Records from a dataset
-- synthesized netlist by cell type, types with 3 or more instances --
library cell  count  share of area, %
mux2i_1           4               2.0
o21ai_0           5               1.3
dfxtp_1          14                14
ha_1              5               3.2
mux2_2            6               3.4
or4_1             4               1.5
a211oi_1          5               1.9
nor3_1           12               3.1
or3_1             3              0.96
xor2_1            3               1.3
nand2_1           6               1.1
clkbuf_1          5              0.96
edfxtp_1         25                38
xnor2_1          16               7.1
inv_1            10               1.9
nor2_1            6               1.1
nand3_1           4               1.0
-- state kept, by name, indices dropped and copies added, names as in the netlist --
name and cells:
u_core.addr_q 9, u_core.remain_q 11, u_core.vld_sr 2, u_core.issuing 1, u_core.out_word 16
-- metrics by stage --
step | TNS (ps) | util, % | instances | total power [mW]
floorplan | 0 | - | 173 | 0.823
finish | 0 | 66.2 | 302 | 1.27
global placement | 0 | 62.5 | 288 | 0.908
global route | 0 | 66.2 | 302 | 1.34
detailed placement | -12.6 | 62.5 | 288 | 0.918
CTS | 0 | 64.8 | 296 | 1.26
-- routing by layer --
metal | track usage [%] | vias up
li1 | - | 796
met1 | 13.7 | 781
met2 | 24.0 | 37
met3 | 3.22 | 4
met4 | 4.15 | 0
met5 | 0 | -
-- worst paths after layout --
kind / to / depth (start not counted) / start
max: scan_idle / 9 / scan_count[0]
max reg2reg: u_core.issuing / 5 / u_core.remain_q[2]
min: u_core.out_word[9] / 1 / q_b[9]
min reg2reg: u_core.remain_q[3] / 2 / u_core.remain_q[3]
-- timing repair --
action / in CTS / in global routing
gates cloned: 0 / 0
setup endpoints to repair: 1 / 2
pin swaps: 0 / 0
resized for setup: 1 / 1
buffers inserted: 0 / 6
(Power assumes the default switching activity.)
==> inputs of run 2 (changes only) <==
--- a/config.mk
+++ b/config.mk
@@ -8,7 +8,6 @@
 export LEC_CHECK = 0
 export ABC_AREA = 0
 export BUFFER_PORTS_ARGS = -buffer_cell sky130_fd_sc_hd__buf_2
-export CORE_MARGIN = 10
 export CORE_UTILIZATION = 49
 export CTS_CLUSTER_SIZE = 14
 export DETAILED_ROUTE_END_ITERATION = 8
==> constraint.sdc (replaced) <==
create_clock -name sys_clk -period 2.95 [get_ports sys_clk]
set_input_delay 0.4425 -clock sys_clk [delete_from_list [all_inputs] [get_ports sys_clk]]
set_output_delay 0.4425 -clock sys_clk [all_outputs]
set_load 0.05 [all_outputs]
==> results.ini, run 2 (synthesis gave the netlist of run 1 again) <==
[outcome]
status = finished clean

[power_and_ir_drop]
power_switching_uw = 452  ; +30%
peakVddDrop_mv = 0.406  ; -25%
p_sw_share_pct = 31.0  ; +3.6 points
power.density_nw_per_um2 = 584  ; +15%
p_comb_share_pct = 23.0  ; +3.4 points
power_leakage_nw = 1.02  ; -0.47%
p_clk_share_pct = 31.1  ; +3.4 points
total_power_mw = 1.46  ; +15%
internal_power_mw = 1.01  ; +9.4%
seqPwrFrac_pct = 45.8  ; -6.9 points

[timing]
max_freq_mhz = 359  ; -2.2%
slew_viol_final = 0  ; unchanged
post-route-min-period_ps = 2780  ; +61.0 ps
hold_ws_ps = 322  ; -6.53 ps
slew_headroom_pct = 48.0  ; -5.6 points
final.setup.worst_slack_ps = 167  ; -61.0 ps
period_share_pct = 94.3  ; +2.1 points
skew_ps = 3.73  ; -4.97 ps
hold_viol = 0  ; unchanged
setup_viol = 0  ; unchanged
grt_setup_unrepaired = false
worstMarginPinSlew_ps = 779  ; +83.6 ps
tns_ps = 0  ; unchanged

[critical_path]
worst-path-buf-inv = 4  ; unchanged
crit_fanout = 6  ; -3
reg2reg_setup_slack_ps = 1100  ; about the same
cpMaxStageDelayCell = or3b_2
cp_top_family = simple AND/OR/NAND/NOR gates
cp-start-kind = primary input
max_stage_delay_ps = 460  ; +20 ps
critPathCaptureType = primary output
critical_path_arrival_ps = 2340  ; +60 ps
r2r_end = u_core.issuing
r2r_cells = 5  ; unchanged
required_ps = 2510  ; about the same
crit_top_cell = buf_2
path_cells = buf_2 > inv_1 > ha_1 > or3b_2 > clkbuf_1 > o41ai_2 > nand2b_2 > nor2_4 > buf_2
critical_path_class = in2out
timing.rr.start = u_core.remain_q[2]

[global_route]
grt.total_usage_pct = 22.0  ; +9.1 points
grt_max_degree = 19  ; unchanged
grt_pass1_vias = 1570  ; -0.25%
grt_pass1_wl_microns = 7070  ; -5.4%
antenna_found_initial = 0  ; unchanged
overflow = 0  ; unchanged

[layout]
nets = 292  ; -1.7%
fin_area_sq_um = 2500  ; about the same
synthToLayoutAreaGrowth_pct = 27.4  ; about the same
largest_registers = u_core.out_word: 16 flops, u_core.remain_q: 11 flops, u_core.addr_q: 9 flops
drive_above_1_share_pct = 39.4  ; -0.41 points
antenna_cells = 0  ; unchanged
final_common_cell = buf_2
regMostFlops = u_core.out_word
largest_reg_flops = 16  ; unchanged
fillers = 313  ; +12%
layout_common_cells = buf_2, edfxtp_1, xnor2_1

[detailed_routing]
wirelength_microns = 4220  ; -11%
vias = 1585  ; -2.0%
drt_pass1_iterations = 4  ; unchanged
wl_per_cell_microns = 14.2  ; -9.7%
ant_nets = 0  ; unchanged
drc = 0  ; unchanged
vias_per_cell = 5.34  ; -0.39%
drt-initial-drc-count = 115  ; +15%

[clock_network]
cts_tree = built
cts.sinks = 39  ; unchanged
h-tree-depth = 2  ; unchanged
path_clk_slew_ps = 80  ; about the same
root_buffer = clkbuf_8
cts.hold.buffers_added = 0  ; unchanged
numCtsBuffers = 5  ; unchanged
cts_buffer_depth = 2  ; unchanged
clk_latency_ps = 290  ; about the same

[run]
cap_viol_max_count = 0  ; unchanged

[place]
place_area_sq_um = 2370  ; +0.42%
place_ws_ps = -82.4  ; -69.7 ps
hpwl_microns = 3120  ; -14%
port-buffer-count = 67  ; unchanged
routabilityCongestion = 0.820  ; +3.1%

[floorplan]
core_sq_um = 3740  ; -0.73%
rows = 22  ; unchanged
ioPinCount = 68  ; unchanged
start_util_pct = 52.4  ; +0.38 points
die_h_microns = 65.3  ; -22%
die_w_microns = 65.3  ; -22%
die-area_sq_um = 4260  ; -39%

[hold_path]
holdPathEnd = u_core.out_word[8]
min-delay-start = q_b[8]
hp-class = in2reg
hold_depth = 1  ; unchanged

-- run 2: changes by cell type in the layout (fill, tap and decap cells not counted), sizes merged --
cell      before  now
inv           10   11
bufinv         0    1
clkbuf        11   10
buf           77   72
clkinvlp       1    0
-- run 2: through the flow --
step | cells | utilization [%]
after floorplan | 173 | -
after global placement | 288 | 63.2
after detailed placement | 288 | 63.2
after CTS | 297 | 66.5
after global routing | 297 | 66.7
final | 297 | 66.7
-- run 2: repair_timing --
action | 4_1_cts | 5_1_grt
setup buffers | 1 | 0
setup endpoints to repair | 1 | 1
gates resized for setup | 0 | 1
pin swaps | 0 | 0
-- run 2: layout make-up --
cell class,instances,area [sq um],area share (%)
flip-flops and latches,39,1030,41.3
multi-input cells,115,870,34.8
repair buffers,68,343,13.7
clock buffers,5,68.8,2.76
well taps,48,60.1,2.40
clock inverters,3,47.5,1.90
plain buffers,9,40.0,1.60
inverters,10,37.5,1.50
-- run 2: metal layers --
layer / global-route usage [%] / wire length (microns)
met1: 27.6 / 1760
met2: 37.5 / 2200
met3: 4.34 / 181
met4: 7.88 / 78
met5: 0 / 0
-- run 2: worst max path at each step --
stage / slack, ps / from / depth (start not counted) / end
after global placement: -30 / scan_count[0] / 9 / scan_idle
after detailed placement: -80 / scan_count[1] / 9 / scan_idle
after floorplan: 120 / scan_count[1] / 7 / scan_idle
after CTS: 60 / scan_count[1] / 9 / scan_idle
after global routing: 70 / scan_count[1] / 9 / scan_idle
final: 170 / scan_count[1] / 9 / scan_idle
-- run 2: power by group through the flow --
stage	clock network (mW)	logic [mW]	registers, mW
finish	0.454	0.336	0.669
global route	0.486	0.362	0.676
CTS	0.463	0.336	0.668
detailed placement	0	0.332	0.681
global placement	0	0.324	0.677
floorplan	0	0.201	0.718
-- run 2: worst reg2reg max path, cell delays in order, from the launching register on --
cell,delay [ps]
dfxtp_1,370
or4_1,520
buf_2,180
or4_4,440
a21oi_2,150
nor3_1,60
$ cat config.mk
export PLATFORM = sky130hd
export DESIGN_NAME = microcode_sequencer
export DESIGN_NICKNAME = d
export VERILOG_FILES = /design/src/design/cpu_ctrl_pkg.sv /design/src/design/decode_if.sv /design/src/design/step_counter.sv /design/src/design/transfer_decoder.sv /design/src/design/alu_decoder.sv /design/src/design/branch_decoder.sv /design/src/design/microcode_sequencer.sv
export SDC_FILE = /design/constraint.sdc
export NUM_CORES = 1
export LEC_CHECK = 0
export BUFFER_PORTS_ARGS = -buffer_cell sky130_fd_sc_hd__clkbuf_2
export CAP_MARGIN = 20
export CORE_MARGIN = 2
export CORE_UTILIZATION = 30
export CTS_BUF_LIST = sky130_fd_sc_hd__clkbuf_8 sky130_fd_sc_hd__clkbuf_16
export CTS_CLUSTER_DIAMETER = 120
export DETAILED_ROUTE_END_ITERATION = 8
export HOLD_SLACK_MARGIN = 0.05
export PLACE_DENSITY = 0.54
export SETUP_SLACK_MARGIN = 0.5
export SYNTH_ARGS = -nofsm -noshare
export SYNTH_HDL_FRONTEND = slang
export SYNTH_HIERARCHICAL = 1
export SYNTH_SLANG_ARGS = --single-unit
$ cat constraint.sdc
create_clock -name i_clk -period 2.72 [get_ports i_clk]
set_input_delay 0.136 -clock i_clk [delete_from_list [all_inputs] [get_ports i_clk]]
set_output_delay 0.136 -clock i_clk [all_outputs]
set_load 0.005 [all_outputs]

* * *

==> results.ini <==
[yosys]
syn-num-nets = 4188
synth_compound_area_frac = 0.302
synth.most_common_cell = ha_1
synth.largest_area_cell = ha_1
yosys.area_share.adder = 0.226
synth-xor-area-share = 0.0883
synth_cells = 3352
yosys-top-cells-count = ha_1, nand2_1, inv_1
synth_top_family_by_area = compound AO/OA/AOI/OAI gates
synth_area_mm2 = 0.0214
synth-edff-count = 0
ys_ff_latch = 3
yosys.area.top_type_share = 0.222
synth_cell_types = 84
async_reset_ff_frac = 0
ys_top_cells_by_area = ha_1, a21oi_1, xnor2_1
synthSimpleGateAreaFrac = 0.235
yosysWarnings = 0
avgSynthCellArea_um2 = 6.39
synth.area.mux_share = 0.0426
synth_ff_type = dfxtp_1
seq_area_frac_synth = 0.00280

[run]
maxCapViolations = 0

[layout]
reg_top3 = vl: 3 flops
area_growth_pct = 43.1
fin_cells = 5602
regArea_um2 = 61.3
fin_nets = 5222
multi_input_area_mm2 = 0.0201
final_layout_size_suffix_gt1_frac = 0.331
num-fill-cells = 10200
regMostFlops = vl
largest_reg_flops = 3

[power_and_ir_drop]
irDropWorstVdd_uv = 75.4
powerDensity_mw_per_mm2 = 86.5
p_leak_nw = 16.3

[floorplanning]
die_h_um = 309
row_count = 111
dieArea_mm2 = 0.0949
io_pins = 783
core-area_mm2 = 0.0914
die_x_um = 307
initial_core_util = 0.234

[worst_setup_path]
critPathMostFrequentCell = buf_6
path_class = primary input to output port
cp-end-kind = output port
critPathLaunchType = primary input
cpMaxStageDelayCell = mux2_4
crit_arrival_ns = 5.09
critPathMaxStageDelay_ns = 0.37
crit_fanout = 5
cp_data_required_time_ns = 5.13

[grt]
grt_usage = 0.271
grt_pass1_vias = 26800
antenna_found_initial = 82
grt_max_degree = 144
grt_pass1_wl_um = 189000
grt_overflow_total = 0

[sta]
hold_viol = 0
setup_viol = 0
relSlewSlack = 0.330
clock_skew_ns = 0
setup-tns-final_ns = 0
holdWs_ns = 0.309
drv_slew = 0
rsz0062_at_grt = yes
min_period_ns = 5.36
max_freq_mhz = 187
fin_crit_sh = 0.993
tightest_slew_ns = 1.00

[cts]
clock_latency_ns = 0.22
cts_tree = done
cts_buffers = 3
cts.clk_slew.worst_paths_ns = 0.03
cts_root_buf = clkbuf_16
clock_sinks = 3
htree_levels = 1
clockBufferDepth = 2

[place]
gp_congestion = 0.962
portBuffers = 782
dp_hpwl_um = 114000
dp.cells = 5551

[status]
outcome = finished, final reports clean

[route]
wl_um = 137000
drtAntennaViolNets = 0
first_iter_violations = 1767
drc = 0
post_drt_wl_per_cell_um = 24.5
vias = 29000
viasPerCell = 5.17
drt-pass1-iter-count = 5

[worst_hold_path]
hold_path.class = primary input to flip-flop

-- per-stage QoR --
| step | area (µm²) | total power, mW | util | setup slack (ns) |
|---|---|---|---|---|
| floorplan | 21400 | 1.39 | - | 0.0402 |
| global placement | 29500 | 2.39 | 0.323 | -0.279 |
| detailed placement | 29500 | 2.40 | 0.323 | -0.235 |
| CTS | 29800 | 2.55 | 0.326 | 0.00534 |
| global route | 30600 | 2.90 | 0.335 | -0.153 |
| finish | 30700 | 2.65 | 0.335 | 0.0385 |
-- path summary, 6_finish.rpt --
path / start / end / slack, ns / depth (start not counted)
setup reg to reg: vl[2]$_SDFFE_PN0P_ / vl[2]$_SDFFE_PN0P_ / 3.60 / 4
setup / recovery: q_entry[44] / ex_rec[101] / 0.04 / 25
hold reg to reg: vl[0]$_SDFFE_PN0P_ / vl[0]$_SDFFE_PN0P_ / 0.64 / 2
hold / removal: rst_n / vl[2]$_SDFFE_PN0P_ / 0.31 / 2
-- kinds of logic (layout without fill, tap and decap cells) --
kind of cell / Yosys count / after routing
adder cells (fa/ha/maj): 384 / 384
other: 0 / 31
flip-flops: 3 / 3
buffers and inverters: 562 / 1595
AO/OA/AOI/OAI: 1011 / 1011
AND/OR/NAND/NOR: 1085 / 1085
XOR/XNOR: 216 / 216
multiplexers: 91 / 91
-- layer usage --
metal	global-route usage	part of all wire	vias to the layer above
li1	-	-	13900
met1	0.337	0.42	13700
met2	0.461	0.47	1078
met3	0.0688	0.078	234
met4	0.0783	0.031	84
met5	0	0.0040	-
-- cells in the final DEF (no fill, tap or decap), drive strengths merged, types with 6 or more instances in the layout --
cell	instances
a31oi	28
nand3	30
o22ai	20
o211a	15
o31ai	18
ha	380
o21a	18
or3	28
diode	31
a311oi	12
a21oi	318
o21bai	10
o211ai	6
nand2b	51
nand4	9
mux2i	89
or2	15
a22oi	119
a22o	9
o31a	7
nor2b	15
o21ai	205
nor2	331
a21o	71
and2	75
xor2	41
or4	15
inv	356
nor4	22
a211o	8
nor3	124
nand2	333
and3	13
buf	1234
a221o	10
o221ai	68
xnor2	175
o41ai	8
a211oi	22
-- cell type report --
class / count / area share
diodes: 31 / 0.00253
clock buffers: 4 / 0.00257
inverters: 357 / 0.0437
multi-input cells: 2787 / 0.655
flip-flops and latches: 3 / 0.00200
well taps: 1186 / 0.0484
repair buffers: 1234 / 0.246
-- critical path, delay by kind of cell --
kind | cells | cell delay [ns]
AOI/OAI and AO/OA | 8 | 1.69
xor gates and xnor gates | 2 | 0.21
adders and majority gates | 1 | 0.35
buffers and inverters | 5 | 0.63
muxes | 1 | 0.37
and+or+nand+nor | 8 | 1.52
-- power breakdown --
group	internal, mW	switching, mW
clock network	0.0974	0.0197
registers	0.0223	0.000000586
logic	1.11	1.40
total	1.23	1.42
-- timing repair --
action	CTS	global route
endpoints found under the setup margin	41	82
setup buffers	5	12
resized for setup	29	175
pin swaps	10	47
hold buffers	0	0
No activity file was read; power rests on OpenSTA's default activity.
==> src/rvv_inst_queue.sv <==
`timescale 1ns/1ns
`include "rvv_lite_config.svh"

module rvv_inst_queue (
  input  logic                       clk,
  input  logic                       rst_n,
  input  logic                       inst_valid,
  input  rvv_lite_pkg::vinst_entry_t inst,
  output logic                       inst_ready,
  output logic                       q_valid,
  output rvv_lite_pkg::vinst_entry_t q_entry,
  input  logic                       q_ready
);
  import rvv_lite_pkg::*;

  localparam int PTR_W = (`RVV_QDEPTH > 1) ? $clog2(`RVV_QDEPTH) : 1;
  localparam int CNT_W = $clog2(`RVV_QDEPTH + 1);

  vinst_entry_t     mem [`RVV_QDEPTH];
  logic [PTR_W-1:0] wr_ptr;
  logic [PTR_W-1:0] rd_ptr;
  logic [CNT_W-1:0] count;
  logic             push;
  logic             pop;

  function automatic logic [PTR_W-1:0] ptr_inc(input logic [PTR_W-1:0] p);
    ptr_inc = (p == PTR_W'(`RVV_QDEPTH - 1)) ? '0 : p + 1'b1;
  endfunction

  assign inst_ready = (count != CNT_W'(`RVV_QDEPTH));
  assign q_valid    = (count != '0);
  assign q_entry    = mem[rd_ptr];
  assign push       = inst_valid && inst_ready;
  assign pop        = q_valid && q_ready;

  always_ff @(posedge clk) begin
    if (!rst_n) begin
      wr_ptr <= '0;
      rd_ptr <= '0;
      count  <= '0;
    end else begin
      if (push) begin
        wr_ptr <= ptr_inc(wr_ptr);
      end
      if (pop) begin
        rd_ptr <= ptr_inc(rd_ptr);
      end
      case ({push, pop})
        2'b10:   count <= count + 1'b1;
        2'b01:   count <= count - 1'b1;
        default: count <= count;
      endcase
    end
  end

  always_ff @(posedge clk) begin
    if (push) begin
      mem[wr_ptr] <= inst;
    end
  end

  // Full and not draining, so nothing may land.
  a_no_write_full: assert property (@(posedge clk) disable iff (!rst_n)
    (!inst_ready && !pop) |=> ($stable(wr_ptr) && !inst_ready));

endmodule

Problem to solve
Return exactly, and only, the lines above starting at the line that contains "after global routing | 297 | 66.7" and ending at the line that contains "cell class,instances,area [sq".

Output
after global routing | 297 | 66.7
final | 297 | 66.7
-- run 2: repair_timing --
action | 4_1_cts | 5_1_grt
setup buffers | 1 | 0
setup endpoints to repair | 1 | 1
gates resized for setup | 0 | 1
pin swaps | 0 | 0
-- run 2: layout make-up --
cell class,instances,area [sq um],area share (%)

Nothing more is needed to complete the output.